***** DATASET ENTRIES *****
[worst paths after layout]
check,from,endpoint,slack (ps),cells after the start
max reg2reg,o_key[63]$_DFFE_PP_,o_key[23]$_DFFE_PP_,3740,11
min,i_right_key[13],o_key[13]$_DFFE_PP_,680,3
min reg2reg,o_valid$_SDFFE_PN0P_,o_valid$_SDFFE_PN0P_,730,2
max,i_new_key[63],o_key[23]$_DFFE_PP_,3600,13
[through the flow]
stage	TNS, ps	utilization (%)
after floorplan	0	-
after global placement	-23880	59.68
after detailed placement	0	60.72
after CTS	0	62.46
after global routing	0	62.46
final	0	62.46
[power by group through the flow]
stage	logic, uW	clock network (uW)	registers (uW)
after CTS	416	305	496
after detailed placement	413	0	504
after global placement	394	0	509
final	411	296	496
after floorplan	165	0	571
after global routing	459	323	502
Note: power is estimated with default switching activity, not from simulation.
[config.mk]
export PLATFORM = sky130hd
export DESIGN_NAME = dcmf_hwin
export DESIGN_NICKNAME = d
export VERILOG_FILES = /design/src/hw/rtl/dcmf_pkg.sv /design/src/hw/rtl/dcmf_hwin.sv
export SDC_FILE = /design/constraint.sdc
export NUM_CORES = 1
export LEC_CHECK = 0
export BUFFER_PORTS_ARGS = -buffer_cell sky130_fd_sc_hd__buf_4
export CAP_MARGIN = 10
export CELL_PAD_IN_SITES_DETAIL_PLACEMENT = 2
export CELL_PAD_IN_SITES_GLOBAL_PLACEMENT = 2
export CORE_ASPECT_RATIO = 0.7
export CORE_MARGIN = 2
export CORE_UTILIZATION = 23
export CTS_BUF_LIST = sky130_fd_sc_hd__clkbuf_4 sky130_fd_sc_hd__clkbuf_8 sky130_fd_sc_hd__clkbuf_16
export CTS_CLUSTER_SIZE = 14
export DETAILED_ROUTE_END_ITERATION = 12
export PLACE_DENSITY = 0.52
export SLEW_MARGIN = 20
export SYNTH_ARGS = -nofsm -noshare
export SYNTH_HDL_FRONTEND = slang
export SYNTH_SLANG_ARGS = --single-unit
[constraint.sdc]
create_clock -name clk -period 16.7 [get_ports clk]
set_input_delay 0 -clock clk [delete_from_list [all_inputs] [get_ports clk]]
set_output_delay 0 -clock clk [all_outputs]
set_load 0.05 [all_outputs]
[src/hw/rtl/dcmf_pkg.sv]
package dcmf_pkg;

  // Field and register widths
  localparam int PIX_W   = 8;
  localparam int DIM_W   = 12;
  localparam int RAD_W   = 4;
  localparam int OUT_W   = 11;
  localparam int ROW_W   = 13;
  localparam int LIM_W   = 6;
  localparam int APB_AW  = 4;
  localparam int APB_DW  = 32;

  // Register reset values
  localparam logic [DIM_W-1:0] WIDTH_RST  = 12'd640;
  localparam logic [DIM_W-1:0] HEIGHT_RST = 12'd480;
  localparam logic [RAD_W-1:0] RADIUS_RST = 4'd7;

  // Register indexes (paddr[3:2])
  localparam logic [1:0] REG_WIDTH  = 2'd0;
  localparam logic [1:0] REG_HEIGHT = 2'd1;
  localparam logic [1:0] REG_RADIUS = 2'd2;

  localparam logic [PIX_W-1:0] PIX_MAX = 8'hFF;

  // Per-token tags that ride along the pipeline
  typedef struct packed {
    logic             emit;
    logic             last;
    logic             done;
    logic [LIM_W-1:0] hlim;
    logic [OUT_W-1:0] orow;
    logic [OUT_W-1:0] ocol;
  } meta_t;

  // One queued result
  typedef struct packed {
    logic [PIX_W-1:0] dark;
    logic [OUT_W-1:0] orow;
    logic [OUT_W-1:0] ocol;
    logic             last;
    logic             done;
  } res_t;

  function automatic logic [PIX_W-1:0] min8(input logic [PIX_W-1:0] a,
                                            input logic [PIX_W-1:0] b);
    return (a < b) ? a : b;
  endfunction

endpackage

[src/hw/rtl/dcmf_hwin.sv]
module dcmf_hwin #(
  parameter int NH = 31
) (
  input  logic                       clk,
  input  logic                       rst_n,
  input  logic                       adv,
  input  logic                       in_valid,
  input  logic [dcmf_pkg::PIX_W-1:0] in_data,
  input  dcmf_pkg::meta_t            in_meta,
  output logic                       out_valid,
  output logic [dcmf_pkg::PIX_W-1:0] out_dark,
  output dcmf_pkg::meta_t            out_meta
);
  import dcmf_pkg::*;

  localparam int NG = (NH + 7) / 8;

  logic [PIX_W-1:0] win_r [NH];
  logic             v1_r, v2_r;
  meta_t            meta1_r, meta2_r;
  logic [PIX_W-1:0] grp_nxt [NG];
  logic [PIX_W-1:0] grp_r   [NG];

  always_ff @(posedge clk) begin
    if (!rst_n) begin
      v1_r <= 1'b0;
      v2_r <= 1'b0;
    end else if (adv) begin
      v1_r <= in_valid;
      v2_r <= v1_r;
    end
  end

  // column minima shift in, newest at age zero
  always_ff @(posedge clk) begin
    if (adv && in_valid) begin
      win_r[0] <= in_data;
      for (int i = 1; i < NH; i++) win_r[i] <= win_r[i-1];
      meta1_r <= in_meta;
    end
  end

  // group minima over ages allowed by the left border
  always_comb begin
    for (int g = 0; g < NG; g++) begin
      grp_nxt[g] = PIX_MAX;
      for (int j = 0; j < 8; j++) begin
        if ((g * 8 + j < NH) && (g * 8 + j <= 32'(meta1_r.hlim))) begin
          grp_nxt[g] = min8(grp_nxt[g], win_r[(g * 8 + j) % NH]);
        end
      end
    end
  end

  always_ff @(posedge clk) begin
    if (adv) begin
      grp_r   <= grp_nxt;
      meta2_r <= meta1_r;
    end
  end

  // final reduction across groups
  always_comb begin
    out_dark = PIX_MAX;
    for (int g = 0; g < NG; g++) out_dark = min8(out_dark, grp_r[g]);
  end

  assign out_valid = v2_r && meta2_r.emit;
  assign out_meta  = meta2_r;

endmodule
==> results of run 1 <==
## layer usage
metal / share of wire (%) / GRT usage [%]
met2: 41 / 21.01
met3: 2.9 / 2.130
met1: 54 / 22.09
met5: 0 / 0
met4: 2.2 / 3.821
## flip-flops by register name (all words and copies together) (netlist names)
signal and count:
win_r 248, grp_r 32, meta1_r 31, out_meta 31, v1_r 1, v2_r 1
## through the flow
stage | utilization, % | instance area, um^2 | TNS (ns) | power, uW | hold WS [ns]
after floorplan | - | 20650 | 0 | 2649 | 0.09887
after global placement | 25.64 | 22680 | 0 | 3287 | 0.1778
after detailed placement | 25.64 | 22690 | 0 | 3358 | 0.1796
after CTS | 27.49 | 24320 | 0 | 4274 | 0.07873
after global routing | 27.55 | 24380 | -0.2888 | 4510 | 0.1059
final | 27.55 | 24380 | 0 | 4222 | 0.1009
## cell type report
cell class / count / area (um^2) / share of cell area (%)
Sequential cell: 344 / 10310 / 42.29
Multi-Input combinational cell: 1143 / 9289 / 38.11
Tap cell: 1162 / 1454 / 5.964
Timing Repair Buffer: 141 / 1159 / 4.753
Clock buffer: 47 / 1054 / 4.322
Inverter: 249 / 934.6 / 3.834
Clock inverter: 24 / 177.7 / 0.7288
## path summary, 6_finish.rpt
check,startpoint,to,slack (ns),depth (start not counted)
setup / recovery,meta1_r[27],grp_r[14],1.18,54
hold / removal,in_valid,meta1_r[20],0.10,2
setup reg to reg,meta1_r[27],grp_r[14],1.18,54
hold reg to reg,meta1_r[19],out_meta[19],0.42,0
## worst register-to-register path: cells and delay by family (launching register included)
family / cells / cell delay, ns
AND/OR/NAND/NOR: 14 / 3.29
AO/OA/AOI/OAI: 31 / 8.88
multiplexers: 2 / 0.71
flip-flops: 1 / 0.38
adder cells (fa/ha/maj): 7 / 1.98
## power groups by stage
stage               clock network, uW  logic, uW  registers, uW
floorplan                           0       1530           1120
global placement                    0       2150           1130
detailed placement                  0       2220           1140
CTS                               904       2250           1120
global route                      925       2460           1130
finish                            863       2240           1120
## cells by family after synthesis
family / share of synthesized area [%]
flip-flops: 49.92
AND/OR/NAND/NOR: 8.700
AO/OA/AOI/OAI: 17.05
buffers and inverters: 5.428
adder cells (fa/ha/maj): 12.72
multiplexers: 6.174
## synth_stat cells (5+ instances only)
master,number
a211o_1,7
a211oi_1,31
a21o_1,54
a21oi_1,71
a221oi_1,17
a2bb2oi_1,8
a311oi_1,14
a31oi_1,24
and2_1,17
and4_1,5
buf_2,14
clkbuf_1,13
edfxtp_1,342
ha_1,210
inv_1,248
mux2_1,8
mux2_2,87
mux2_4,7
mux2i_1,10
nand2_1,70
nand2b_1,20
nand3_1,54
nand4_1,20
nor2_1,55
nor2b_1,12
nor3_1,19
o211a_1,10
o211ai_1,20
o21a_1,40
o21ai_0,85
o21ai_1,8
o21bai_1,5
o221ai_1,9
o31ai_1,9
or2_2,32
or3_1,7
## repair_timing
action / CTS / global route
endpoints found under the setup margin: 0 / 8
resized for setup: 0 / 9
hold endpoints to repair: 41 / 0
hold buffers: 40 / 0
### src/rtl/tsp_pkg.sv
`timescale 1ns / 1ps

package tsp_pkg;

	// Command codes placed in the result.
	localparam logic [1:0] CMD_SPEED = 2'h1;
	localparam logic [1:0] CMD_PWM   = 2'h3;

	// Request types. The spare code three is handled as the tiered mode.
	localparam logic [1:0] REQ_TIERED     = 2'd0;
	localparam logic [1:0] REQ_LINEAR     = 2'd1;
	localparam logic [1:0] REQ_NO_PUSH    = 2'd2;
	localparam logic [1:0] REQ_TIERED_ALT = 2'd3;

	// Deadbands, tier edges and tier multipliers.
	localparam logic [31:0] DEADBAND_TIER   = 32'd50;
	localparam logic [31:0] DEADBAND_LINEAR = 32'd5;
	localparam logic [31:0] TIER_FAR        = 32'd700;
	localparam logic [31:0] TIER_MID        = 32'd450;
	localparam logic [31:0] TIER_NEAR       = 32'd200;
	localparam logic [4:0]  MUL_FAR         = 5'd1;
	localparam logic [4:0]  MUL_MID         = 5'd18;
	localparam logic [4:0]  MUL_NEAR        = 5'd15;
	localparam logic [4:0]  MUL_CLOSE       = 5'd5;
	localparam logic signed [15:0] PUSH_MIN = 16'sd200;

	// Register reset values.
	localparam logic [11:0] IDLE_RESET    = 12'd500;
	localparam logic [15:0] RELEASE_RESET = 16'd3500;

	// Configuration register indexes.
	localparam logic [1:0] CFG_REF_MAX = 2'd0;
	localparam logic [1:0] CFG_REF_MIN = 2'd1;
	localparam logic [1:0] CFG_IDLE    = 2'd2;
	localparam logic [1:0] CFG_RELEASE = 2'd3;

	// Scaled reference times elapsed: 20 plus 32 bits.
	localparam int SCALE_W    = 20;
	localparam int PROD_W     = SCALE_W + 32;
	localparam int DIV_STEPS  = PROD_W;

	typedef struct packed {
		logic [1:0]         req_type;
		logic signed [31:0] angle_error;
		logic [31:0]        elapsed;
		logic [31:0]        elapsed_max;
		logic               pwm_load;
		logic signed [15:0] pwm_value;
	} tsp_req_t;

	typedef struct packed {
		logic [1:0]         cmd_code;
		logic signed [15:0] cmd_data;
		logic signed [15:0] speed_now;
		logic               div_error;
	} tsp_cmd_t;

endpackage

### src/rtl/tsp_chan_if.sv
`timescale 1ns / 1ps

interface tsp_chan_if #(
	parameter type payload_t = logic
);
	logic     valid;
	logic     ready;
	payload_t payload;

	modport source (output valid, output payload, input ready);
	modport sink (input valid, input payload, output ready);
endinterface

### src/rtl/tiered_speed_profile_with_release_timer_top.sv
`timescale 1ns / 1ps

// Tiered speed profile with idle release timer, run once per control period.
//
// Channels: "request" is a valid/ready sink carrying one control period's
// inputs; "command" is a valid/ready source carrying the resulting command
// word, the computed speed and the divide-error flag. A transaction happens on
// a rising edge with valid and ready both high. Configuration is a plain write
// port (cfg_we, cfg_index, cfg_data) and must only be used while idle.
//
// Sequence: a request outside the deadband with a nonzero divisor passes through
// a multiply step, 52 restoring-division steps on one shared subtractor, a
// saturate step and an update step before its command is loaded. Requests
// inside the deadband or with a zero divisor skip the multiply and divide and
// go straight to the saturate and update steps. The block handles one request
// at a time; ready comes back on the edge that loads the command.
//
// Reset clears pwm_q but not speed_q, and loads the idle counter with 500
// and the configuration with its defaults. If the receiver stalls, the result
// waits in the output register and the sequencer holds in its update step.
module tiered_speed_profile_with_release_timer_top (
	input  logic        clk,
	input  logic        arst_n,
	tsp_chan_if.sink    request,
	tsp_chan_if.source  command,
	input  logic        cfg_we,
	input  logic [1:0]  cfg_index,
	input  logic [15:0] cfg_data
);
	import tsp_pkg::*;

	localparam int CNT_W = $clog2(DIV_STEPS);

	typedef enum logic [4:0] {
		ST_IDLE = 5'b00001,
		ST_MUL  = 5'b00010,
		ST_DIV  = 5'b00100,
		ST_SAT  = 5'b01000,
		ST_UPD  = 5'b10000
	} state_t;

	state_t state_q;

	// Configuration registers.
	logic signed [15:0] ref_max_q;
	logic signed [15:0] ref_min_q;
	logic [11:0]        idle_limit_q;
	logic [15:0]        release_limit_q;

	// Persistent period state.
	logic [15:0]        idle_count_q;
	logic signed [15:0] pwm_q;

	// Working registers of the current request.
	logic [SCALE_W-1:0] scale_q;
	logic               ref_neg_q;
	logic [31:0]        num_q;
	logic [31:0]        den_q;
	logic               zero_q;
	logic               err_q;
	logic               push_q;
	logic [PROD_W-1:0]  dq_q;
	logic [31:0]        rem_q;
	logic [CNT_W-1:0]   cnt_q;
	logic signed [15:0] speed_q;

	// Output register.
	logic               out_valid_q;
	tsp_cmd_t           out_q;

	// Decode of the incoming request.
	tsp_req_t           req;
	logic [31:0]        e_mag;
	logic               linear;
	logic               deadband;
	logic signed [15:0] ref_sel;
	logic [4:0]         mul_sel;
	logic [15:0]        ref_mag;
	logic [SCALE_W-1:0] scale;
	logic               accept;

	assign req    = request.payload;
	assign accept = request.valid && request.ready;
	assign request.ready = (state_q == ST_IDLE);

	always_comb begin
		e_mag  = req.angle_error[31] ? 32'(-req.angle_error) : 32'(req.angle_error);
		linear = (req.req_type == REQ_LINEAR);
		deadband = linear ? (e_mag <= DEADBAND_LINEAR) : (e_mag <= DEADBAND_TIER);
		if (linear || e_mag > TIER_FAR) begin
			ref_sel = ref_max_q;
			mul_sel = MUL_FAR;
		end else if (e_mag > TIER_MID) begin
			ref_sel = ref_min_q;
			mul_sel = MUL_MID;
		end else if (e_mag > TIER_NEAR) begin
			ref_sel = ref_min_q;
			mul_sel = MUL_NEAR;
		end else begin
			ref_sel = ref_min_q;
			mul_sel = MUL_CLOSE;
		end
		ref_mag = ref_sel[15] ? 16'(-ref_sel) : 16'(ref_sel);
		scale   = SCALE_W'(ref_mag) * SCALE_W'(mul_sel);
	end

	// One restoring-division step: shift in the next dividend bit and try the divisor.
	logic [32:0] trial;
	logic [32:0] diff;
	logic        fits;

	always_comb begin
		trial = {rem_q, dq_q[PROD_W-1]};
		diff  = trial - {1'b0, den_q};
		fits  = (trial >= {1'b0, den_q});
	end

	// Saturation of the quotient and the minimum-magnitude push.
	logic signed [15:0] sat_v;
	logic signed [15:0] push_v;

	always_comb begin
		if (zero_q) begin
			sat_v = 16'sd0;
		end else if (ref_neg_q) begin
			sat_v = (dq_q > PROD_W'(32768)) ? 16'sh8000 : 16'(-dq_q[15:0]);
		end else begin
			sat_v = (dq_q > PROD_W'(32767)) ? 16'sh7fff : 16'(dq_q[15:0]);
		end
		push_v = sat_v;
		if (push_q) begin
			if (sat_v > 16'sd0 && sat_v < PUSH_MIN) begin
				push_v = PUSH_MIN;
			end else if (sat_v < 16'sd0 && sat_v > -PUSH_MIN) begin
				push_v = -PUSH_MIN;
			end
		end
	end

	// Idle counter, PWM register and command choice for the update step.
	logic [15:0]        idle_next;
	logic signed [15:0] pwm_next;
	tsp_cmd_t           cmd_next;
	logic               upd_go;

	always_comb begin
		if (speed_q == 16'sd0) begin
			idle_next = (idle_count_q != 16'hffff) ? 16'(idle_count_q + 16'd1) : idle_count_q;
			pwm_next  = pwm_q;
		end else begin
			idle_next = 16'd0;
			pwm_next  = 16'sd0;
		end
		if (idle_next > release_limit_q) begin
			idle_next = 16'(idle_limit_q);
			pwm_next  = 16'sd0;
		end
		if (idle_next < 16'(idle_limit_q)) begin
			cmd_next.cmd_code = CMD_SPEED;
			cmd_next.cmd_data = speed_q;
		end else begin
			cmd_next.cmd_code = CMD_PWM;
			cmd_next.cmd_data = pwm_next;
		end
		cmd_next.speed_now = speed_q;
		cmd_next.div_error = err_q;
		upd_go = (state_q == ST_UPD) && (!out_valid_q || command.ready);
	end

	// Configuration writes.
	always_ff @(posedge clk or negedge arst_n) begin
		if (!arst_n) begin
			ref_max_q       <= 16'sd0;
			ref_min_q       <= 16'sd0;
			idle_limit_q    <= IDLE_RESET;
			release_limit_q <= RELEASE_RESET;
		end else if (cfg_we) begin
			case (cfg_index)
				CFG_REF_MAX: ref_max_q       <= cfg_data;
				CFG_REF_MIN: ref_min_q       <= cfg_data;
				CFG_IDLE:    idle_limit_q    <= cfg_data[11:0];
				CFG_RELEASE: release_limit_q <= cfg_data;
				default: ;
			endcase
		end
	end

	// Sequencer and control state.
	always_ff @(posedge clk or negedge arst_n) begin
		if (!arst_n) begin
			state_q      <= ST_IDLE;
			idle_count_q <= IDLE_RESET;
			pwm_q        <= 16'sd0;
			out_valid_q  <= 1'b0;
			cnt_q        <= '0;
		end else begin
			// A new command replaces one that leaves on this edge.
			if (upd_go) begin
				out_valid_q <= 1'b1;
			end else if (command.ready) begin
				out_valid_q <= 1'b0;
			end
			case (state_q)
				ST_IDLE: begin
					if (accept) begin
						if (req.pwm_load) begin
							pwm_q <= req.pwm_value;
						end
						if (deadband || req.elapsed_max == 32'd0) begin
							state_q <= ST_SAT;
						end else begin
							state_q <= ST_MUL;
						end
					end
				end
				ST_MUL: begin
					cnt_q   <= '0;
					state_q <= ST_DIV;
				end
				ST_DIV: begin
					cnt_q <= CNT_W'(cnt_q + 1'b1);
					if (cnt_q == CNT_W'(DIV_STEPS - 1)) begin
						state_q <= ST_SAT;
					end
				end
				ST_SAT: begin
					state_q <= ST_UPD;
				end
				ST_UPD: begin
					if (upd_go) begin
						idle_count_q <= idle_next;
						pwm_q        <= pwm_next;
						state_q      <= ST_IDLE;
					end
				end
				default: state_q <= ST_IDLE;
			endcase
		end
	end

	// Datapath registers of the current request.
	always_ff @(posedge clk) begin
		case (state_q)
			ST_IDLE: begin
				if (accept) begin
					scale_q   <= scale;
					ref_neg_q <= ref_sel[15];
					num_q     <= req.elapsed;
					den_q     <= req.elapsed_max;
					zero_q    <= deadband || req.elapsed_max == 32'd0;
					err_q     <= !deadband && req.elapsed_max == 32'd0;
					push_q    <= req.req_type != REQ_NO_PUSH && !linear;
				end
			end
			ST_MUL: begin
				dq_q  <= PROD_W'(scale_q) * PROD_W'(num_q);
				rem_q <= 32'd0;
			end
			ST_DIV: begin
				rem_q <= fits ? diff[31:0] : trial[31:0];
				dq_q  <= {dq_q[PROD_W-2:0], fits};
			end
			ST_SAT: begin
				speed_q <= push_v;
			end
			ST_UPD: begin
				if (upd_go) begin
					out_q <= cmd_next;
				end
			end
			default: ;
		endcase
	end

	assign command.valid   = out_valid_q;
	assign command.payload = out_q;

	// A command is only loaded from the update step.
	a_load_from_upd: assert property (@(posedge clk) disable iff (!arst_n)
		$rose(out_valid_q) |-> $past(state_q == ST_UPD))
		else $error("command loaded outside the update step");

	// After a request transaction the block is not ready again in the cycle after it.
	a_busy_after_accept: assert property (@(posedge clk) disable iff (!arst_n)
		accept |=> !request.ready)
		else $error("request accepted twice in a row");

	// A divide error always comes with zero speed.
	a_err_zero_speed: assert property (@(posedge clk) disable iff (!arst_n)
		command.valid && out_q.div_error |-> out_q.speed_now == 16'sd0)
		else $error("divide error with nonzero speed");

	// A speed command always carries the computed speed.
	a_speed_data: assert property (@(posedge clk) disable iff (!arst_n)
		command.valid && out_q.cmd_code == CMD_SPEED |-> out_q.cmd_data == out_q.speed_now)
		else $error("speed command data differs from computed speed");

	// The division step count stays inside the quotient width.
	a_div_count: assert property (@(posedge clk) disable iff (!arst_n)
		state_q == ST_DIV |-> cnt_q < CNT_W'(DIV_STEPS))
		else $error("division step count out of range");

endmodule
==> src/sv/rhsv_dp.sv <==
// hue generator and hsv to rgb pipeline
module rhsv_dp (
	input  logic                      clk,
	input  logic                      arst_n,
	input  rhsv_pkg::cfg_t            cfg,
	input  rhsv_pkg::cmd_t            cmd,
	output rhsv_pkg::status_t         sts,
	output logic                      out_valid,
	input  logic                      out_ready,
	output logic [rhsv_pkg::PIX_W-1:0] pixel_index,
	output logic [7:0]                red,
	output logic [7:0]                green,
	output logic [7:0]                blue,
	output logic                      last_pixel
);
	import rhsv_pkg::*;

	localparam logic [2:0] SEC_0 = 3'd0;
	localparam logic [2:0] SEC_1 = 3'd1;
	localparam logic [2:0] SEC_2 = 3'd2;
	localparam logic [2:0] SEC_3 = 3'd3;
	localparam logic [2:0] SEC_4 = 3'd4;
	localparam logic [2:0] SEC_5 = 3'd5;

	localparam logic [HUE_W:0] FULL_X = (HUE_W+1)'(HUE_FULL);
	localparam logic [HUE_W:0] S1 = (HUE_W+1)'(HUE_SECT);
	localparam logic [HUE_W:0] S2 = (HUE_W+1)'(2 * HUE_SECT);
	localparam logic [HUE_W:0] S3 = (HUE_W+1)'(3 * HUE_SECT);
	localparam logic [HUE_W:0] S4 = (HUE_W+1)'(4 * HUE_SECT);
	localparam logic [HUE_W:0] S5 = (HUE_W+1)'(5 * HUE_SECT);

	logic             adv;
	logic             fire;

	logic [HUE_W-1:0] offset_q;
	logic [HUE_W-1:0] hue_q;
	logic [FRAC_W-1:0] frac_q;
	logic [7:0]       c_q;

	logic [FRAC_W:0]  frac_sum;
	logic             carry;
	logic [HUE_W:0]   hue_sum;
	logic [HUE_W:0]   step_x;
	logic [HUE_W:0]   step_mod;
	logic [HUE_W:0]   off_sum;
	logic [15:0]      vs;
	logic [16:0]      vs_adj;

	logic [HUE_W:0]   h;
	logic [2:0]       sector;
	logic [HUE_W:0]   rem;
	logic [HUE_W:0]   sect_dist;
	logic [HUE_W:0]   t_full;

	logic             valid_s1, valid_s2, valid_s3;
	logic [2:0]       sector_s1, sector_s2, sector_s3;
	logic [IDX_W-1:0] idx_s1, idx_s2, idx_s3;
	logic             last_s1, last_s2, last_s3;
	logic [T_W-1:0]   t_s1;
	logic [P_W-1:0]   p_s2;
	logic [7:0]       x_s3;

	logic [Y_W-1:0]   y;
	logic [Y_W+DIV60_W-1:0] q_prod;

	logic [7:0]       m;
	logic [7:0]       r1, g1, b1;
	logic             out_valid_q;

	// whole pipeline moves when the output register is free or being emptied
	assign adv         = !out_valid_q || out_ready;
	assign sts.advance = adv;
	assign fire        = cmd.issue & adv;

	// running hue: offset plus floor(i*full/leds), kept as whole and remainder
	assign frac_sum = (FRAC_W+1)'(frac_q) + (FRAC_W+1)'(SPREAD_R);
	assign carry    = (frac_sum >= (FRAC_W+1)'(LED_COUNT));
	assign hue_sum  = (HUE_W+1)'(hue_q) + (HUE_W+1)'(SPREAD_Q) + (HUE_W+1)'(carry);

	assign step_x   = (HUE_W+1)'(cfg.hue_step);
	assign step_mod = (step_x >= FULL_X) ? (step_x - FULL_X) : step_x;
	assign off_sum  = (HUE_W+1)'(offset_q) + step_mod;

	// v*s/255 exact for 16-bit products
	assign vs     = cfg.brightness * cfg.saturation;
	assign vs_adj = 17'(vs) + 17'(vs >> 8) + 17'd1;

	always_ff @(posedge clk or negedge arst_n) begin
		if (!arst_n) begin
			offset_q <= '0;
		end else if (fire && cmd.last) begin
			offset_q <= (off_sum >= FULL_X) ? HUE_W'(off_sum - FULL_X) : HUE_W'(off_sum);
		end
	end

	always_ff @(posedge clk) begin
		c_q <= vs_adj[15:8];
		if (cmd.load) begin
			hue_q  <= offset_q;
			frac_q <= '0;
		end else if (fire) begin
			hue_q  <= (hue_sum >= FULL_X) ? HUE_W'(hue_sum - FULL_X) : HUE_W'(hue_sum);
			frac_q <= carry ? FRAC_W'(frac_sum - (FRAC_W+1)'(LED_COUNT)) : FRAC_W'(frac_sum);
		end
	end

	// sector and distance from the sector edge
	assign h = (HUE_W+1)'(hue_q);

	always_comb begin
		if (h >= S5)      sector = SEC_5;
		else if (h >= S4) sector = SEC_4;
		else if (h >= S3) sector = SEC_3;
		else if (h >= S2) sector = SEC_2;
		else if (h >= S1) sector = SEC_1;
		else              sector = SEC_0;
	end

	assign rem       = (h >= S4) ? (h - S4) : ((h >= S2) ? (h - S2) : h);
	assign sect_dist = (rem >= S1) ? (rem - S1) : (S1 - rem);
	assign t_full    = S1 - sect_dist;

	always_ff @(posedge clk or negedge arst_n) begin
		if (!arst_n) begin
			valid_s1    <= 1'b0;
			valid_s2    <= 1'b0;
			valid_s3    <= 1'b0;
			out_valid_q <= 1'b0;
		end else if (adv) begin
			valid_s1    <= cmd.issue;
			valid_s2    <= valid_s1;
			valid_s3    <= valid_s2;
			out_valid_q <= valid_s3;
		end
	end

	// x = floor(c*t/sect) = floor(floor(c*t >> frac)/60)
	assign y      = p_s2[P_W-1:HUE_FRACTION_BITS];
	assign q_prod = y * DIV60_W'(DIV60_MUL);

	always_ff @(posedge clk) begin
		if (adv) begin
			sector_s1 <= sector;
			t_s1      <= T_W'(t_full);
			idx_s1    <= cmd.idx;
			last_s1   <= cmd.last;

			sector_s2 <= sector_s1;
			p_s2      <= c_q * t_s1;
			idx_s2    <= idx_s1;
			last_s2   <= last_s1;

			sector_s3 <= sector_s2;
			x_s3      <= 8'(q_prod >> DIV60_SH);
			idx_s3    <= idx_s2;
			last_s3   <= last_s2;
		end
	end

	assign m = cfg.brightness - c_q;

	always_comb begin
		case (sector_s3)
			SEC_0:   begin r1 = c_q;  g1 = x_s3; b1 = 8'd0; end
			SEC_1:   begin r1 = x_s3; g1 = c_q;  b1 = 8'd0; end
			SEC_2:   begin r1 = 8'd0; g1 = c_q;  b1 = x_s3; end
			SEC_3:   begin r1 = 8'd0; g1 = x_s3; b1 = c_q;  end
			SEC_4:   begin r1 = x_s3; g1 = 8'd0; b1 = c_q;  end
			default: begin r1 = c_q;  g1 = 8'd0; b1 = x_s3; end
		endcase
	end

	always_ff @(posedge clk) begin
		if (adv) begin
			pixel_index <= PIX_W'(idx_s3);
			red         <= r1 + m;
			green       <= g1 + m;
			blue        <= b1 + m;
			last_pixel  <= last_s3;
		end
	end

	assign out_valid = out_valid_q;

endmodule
*****
EXERCISE DIRECTIONS
Among the records above, repeat exactly the line with "localparam int OUT_W", the line with "localparam logic [DIM_W-1:0] WIDTH_RST", and every line in between, and only those.

RESULT OF THIS TASK
  localparam int OUT_W   = 11;
  localparam int ROW_W   = 13;
  localparam int LIM_W   = 6;
  localparam int APB_AW  = 4;
  localparam int APB_DW  = 32;

  // Register reset values
  localparam logic [DIM_W-1:0] WIDTH_RST  = 12'd640;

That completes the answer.